Scale the anisotropic weights so they are at least one and divide the results by this scale. e.g.

import edt
import numpy as np
d = np.array([[True, True], [True, False]])
spacing = np.array([0.3, 0.5])
scale = 1.0 / spacing.min()
print(edt.edt(d, spacing * scale) / scale)
william-silversmith commented 3 years ago

Thank you so much for this detailed report! I'll be looking into fixing this shortly.

william-silversmith commented 3 years ago

I looked into this a bit more and it looks like what ends up happening is with the guard enabled, the ranges variable ends up looking like:

[ -inf, -inf, +inf ]

Since the render loop then looks for the parabola vertex just below +inf, this works out even if it's odd. This neatly resolves the problem I had handling infinities and finally makes this code more generalized. I was able to remove two additional scans over the array that converted to and from infinite and finite representations which leads to a small speedup.

Thanks for your help!

brianapps commented 3 years ago

Thanks a lot for doing this, I really appreciate your hard work putting this library together. I've checkout out your branch and run it over a much larger problem case -- it works and everything looks good to me. Pleased to hear this led to improvements elsewhere.

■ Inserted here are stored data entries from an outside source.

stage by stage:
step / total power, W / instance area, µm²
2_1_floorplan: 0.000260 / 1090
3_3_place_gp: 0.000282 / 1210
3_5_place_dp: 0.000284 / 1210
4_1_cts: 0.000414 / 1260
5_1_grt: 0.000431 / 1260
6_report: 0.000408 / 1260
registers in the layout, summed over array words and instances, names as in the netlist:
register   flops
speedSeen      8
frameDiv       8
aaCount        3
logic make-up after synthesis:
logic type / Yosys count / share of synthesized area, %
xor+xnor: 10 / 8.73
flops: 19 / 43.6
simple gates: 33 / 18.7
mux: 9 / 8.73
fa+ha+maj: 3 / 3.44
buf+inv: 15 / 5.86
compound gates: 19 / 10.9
`src/rp_defs.svh`:
```
// widths, region map and register offsets shared by RTL and testbench
// offsets are byte addresses inside one 1 MB region, 32-bit word aligned
// buffer depth must stay a power of two (pointer wraps by overflow)
`ifndef RP_DEFS_SVH
`define RP_DEFS_SVH

`define RP_ADC_PIN_W     16            // adc pins, lower 2 bits unused
`define RP_SMP_W         14            // converter sample width
`define RP_BUS_W         32            // sys bus addr/data width
`define RP_REGION_LSB    20            // region field position
`define RP_REGION_W      3
`define RP_NUM_REGIONS   8
`define RP_HK_ID         32'h5250_0A01 // read-only board id

// housekeeping offsets (region 0)
`define RP_HK_ADDR_ID    20'h00000
`define RP_HK_ADDR_LOOP  20'h00004
`define RP_HK_ADDR_LED   20'h00008
`define RP_HK_ADDR_DAC_A 20'h0000C
`define RP_HK_ADDR_DAC_B 20'h00010

// scope offsets (region 1)
`define RP_SC_ADDR_CTRL    20'h00000
`define RP_SC_ADDR_THRESH  20'h00004
`define RP_SC_ADDR_TRIGPTR 20'h00008
`define RP_SC_ADDR_BUF     20'h00100 // ring window, one word per entry

`define RP_BUF_DEPTH     16
`define RP_BUF_AW        4
`define RP_POST_TRIG     8             // samples kept after trigger, trigger included
`define RP_LED_W         8

`endif

```
`src/rp_pkg.sv`:
```
// shared types of the analog path and the system bus
// samples are two's complement, converter codes are negative slope
`include "rp_defs.svh"

package rp_pkg;

  ////////////////////////////////////////
  // analog data
  ////////////////////////////////////////

  typedef logic signed [`RP_SMP_W-1:0]     smp_t;      // two's complement sample
  typedef logic        [`RP_ADC_PIN_W-1:0] adc_raw_t;  // raw adc pin word
  typedef logic        [`RP_SMP_W-1:0]     dac_code_t; // neg-slope dac code

  ////////////////////////////////////////
  // system bus
  ////////////////////////////////////////

  typedef logic [`RP_BUS_W-1:0]    bus_addr_t;
  typedef logic [`RP_BUS_W-1:0]    bus_data_t;
  typedef logic [`RP_REGION_W-1:0] region_t;   // addr bits 22:20

  // misc
  typedef logic [`RP_LED_W-1:0]  led_t;
  typedef logic [`RP_BUF_AW-1:0] buf_ptr_t;    // ring pointer, wraps freely

endpackage

```
`src/adc_frontend.sv`:
```
// adc input stage with two register stages from pins to sample
// pin bits 1:0 are ignored (16-bit footprint, 14-bit converter)
// loopback samples pass only the output register
`include "rp_defs.svh"

module adc_frontend (
  input  logic             adc_clk,
  input  logic             rst_n_i,
  input  rp_pkg::adc_raw_t adc_dat_a_i,  // ch A pins
  input  rp_pkg::adc_raw_t adc_dat_b_i,  // ch B pins
  input  logic             loop_en_i,    // digital loopback
  input  rp_pkg::smp_t     loop_a_i,     // from dac side
  input  rp_pkg::smp_t     loop_b_i,
  output rp_pkg::smp_t     smp_a_o,
  output rp_pkg::smp_t     smp_b_o
);
  import rp_pkg::*;

  logic [`RP_SMP_W-1:0] pin_a_q, pin_b_q; // io block regs
  smp_t                 conv_a, conv_b;

  // io pin register on raw data
  always_ff @(posedge adc_clk)
  begin
    pin_a_q <= adc_dat_a_i[`RP_ADC_PIN_W-1 -: `RP_SMP_W];
    pin_b_q <= adc_dat_b_i[`RP_ADC_PIN_W-1 -: `RP_SMP_W];
  end

  // neg slope to two's complement
  // sign stays and magnitude bits flip
  assign conv_a = {pin_a_q[`RP_SMP_W-1], ~pin_a_q[`RP_SMP_W-2:0]};
  assign conv_b = {pin_b_q[`RP_SMP_W-1], ~pin_b_q[`RP_SMP_W-2:0]};

  always_ff @(posedge adc_clk or negedge rst_n_i)
  begin
    if (!rst_n_i)
    begin
      smp_a_o <= '0;
      smp_b_o <= '0;
    end
    else
    begin
      smp_a_o <= loop_en_i ? loop_a_i : conv_a; // loopback overrides pins
      smp_b_o <= loop_en_i ? loop_b_i : conv_b;
    end
  end

endmodule

```
`src/dac_backend.sv`:
```
// dac output stage, one register from level to pin code
// pins idle at midscale 0x1FFF while in reset
`include "rp_defs.svh"

module dac_backend (
  input  logic              adc_clk,
  input  logic              rst_n_i,
  input  rp_pkg::smp_t      level_a_i,  // two's complement level
  input  rp_pkg::smp_t      level_b_i,
  output rp_pkg::dac_code_t dac_a_o,    // neg-slope pin code
  output rp_pkg::dac_code_t dac_b_o,
  output rp_pkg::smp_t      smp_a_o,    // loopback copy
  output rp_pkg::smp_t      smp_b_o
);
  import rp_pkg::*;

  dac_code_t code_a, code_b;

  // two's complement to neg slope, same bit trick as on adc side
  assign code_a = {level_a_i[`RP_SMP_W-1], ~level_a_i[`RP_SMP_W-2:0]};
  assign code_b = {level_b_i[`RP_SMP_W-1], ~level_b_i[`RP_SMP_W-2:0]};

  always_ff @(posedge adc_clk or negedge rst_n_i)
  begin
    if (!rst_n_i)
    begin
      dac_a_o <= {1'b0, {(`RP_SMP_W-1){1'b1}}}; // level 0
      dac_b_o <= {1'b0, {(`RP_SMP_W-1){1'b1}}};
      smp_a_o <= '0;
      smp_b_o <= '0;
    end
    else
    begin
      dac_a_o <= code_a;
      dac_b_o <= code_b;
      smp_a_o <= level_a_i; // aligned with pin code
      smp_b_o <= level_b_i;
    end
  end

endmodule

```
`src/hk_regs.sv`:
```
// housekeeping slave, region 0
// only addr bits below the region field are decoded
// unknown offsets read zero, writes to them are dropped
`include "rp_defs.svh"

module hk_regs (
  input  logic              adc_clk,
  input  logic              rst_n_i,
  input  rp_pkg::bus_addr_t sys_addr_i,
  input  rp_pkg::bus_data_t sys_wdata_i,
  input  logic              sys_wen_i,
  input  logic              sys_ren_i,
  output rp_pkg::bus_data_t sys_rdata_o,
  output logic              sys_ack_o,
  output rp_pkg::led_t      led_o,
  output logic              loop_en_o,
  output rp_pkg::smp_t      dac_level_a_o,
  output rp_pkg::smp_t      dac_level_b_o
);
  import rp_pkg::*;

  logic [`RP_REGION_LSB-1:0] off; // offset in region

  assign off = sys_addr_i[`RP_REGION_LSB-1:0];

  // control regs and ack
  always_ff @(posedge adc_clk or negedge rst_n_i)
  begin
    if (!rst_n_i)
    begin
      sys_ack_o     <= 1'b0;
      led_o         <= '0;
      loop_en_o     <= 1'b0;
      dac_level_a_o <= '0;
      dac_level_b_o <= '0;
    end
    else
    begin
      sys_ack_o <= sys_wen_i | sys_ren_i; // single cycle answer
      if (sys_wen_i)
      begin
        case (off)
          `RP_HK_ADDR_LOOP:  loop_en_o     <= sys_wdata_i[0];
          `RP_HK_ADDR_LED:   led_o         <= led_t'(sys_wdata_i);
          `RP_HK_ADDR_DAC_A: dac_level_a_o <= smp_t'(sys_wdata_i[`RP_SMP_W-1:0]);
          `RP_HK_ADDR_DAC_B: dac_level_b_o <= smp_t'(sys_wdata_i[`RP_SMP_W-1:0]);
          default:           ; // id is read-only
        endcase
      end
    end
  end

  // read data, valid with ack
  always_ff @(posedge adc_clk)
  begin
    if (sys_ren_i)
    begin
      case (off)
        `RP_HK_ADDR_ID:    sys_rdata_o <= `RP_HK_ID;
        `RP_HK_ADDR_LOOP:  sys_rdata_o <= bus_data_t'(loop_en_o);
        `RP_HK_ADDR_LED:   sys_rdata_o <= bus_data_t'(led_o);
        `RP_HK_ADDR_DAC_A: sys_rdata_o <= bus_data_t'(dac_level_a_o); // sign-extended
        `RP_HK_ADDR_DAC_B: sys_rdata_o <= bus_data_t'(dac_level_b_o);
        default:           sys_rdata_o <= '0;
      endcase
    end
  end

endmodule

```
`src/rp_analog_top.sv`:
```
// analog data path top, everything on adc_clk
// dac levels come from housekeeping registers, no dsp in between
// adc ch B only reaches the dac side through loopback
`include "rp_defs.svh"

module rp_analog_top (
  input  logic              adc_clk,
  input  logic              rst_n_i,
  input  rp_pkg::adc_raw_t  adc_dat_a_i,
  input  rp_pkg::adc_raw_t  adc_dat_b_i,
  output rp_pkg::dac_code_t dac_dat_a_o,
  output rp_pkg::dac_code_t dac_dat_b_o,
  output rp_pkg::led_t      led_o,
  input  rp_pkg::bus_addr_t sys_addr_i,
  input  rp_pkg::bus_data_t sys_wdata_i,
  input  logic              sys_wen_i,
  input  logic              sys_ren_i,
  output rp_pkg::bus_data_t sys_rdata_o,
  output logic              sys_ack_o,
  output logic              sys_err_o
);
  import rp_pkg::*;

  smp_t                       adc_smp_a;              // to scope
  smp_t                       dac_smp_a, dac_smp_b;   // loopback return
  smp_t                       lvl_a, lvl_b;           // hk dac levels
  logic                       loop_en;
  logic [`RP_NUM_REGIONS-1:0] sys_wen, sys_ren;
  bus_data_t                  hk_rdata, sc_rdata;
  logic                       hk_ack, sc_ack;

  ////////////////////////////////////////
  // analog path
  ////////////////////////////////////////

  adc_frontend i_adc (
    .adc_clk     (adc_clk),
    .rst_n_i     (rst_n_i),
    .adc_dat_a_i (adc_dat_a_i),
    .adc_dat_b_i (adc_dat_b_i),
    .loop_en_i   (loop_en),
    .loop_a_i    (dac_smp_a),
    .loop_b_i    (dac_smp_b),
    .smp_a_o     (adc_smp_a),
    .smp_b_o     ()                                   // no ch B consumer
  );

  dac_backend i_dac (
    .adc_clk   (adc_clk),
    .rst_n_i   (rst_n_i),
    .level_a_i (lvl_a),
    .level_b_i (lvl_b),
    .dac_a_o   (dac_dat_a_o),
    .dac_b_o   (dac_dat_b_o),
    .smp_a_o   (dac_smp_a),
    .smp_b_o   (dac_smp_b)
  );

  ////////////////////////////////////////
  // system bus
  ////////////////////////////////////////

  sys_bus_decoder i_dec (
    .adc_clk (adc_clk),        .rst_n_i     (rst_n_i),
    .sys_addr_i (sys_addr_i),  .sys_wen_i   (sys_wen_i),  .sys_ren_i (sys_ren_i),
    .sys_wen_o  (sys_wen),     .sys_ren_o   (sys_ren),
    .hk_rdata_i (hk_rdata),    .hk_ack_i    (hk_ack),
    .sc_rdata_i (sc_rdata),    .sc_ack_i    (sc_ack),
    .sys_rdata_o (sys_rdata_o), .sys_ack_o  (sys_ack_o),  .sys_err_o (sys_err_o)
  );

  hk_regs i_hk (                                      // region 0
    .adc_clk (adc_clk),        .rst_n_i     (rst_n_i),
    .sys_addr_i (sys_addr_i),  .sys_wdata_i (sys_wdata_i),
    .sys_wen_i  (sys_wen[0]),  .sys_ren_i   (sys_ren[0]),
    .sys_rdata_o (hk_rdata),   .sys_ack_o   (hk_ack),
    .led_o      (led_o),       .loop_en_o   (loop_en),
    .dac_level_a_o (lvl_a),    .dac_level_b_o (lvl_b)
  );

  scope_buffer i_scope (                              // region 1
    .adc_clk (adc_clk),        .rst_n_i     (rst_n_i),
    .smp_i      (adc_smp_a),
    .sys_addr_i (sys_addr_i),  .sys_wdata_i (sys_wdata_i),
    .sys_wen_i  (sys_wen[1]),  .sys_ren_i   (sys_ren[1]),
    .sys_rdata_o (sc_rdata),   .sys_ack_o   (sc_ack)
  );

endmodule

```
`src/scope_buffer.sv`:
```
// single channel scope on a small ring buffer, region 1
// trigger on rising crossing of THRESH, signed compare
// the ring keeps overwriting until the trigger, so pre-trigger history
// is at most RP_BUF_DEPTH - RP_POST_TRIG samples
`include "rp_defs.svh"

module scope_buffer (
  input  logic              adc_clk,
  input  logic              rst_n_i,
  input  rp_pkg::smp_t      smp_i,
  input  rp_pkg::bus_addr_t sys_addr_i,
  input  rp_pkg::bus_data_t sys_wdata_i,
  input  logic              sys_wen_i,
  input  logic              sys_ren_i,
  output rp_pkg::bus_data_t sys_rdata_o,
  output logic              sys_ack_o
);
  import rp_pkg::*;

  localparam int OFF_W = `RP_REGION_LSB;
  localparam int WIN_LSB = 2 + `RP_BUF_AW;               // above entry index
  localparam int CNT_W = $clog2(`RP_POST_TRIG + 1);

  smp_t             mem [`RP_BUF_DEPTH];                 // sample ring
  logic [OFF_W-1:0] off;
  logic             buf_hit;                             // addr in ring window
  buf_ptr_t         rd_idx, wr_ptr, trig_ptr;
  smp_t             thresh;
  logic             armed, done, trig_seen, prev_below;
  logic             arm_req, trig_fire, last_wr;
  logic [CNT_W-1:0] post_cnt, post_nxt;                  // samples since trigger

  ////////////////////////////////////////
  // decode and trigger
  ////////////////////////////////////////

  assign off     = sys_addr_i[OFF_W-1:0];
  assign rd_idx  = off[2 +: `RP_BUF_AW];
  assign buf_hit = (off >> WIN_LSB) == (`RP_SC_ADDR_BUF >> WIN_LSB);
  assign arm_req = sys_wen_i && (off == `RP_SC_ADDR_CTRL) && sys_wdata_i[0];

  // first crossing from below only
  assign trig_fire = armed && !trig_seen && prev_below && (smp_i >= thresh);
  assign post_nxt  = trig_fire ? CNT_W'(1) : post_cnt + 1'b1;
  assign last_wr   = armed && (trig_fire || trig_seen) &&
                     (post_nxt == CNT_W'(`RP_POST_TRIG));

  ////////////////////////////////////////
  // capture control
  ////////////////////////////////////////

  always_ff @(posedge adc_clk or negedge rst_n_i)
  begin
    if (!rst_n_i)
    begin
      sys_ack_o  <= 1'b0;
      thresh     <= '0;
      armed      <= 1'b0;
      done       <= 1'b0;
      trig_seen  <= 1'b0;
      prev_below <= 1'b0;
      wr_ptr     <= '0;
      trig_ptr   <= '0;
      post_cnt   <= '0;
    end
    else
    begin
      sys_ack_o  <= sys_wen_i | sys_ren_i;
      prev_below <= (smp_i < thresh);                    // tracked even when idle
      if (sys_wen_i && (off == `RP_SC_ADDR_THRESH))
        thresh <= smp_t'(sys_wdata_i[`RP_SMP_W-1:0]);
      if (arm_req)
      begin
        armed     <= 1'b1;
        done      <= 1'b0;
        trig_seen <= 1'b0;
        wr_ptr    <= '0;
        post_cnt  <= '0;
      end
      else if (armed)
      begin
        wr_ptr <= wr_ptr + 1'b1;                         // wraps at depth
        if (trig_fire)
        begin
          trig_seen <= 1'b1;
          trig_ptr  <= wr_ptr;                           // slot of trigger sample
        end
        if (trig_fire || trig_seen)
          post_cnt <= post_nxt;
        if (last_wr)
        begin
          armed <= 1'b0;                                 // freeze ring
          done  <= 1'b1;
        end
      end
    end
  end

  // ring write
  always_ff @(posedge adc_clk)
  begin
    if (armed)
      mem[wr_ptr] <= smp_i;
  end

  // bus read, entries sign-extended
  always_ff @(posedge adc_clk)
  begin
    if (sys_ren_i)
    begin
      if (buf_hit)
        sys_rdata_o <= bus_data_t'(mem[rd_idx]);
      else
      begin
        case (off)
          `RP_SC_ADDR_CTRL:    sys_rdata_o <= bus_data_t'({done, armed});
          `RP_SC_ADDR_THRESH:  sys_rdata_o <= bus_data_t'(thresh);
          `RP_SC_ADDR_TRIGPTR: sys_rdata_o <= bus_data_t'(trig_ptr);
          default:             sys_rdata_o <= '0;
        endcase
      end
    end
  end

endmodule

```
`src/sys_bus_decoder.sv`:
```
// system bus splitter, 8 regions by addr bits 22:20
// region 0 housekeeping, region 1 scope, 2 to 7 answer err with zero data
// response is picked by the region latched at the last strobe
`include "rp_defs.svh"

module sys_bus_decoder (
  input  logic                       adc_clk,
  input  logic                       rst_n_i,
  input  rp_pkg::bus_addr_t          sys_addr_i,
  input  logic                       sys_wen_i,
  input  logic                       sys_ren_i,
  output logic [`RP_NUM_REGIONS-1:0] sys_wen_o,   // per region strobes
  output logic [`RP_NUM_REGIONS-1:0] sys_ren_o,
  input  rp_pkg::bus_data_t          hk_rdata_i,
  input  logic                       hk_ack_i,
  input  rp_pkg::bus_data_t          sc_rdata_i,
  input  logic                       sc_ack_i,
  output rp_pkg::bus_data_t          sys_rdata_o,
  output logic                       sys_ack_o,
  output logic                       sys_err_o
);
  import rp_pkg::*;

  localparam int      NR        = `RP_NUM_REGIONS;
  localparam int      UNUSED_LO = 2;                // first region without slave
  localparam region_t RGN_HK    = region_t'(0);
  localparam region_t RGN_SC    = region_t'(1);

  region_t         rgn, rgn_q;
  logic [NR-1:0]   cs;                              // one-hot region select
  logic            nu_ack;                          // answer for empty regions

  assign rgn = sys_addr_i[`RP_REGION_LSB +: `RP_REGION_W];

  always_comb
  begin
    cs      = '0;
    cs[rgn] = 1'b1;
  end

  assign sys_wen_o = cs & {NR{sys_wen_i}};
  assign sys_ren_o = cs & {NR{sys_ren_i}};

  always_ff @(posedge adc_clk or negedge rst_n_i)
  begin
    if (!rst_n_i)
    begin
      rgn_q  <= RGN_HK;
      nu_ack <= 1'b0;
    end
    else
    begin
      if (sys_wen_i || sys_ren_i)
        rgn_q <= rgn;                               // held until next strobe
      nu_ack <= |(sys_wen_o[NR-1:UNUSED_LO] | sys_ren_o[NR-1:UNUSED_LO]);
    end
  end

  // response mux
  always_comb
  begin
    case (rgn_q)
      RGN_HK:
      begin
        sys_rdata_o = hk_rdata_i;
        sys_ack_o   = hk_ack_i;
        sys_err_o   = 1'b0;
      end
      RGN_SC:
      begin
        sys_rdata_o = sc_rdata_i;
        sys_ack_o   = sc_ack_i;
        sys_err_o   = 1'b0;
      end
      default:
      begin
        sys_rdata_o = '0;
        sys_ack_o   = nu_ack;
        sys_err_o   = nu_ack;                       // err only with ack
      end
    endcase
  end

endmodule

```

william-silversmith commented 3 years ago

For some reason, removing the tofinite/toinfinite passes didn't work so well on Windows. I don't have access to a copy to experiment so I added it back. I'll make a release in a bit.

william-silversmith commented 3 years ago

You can get the newest version 2.0.3. Thanks again for your detailed report!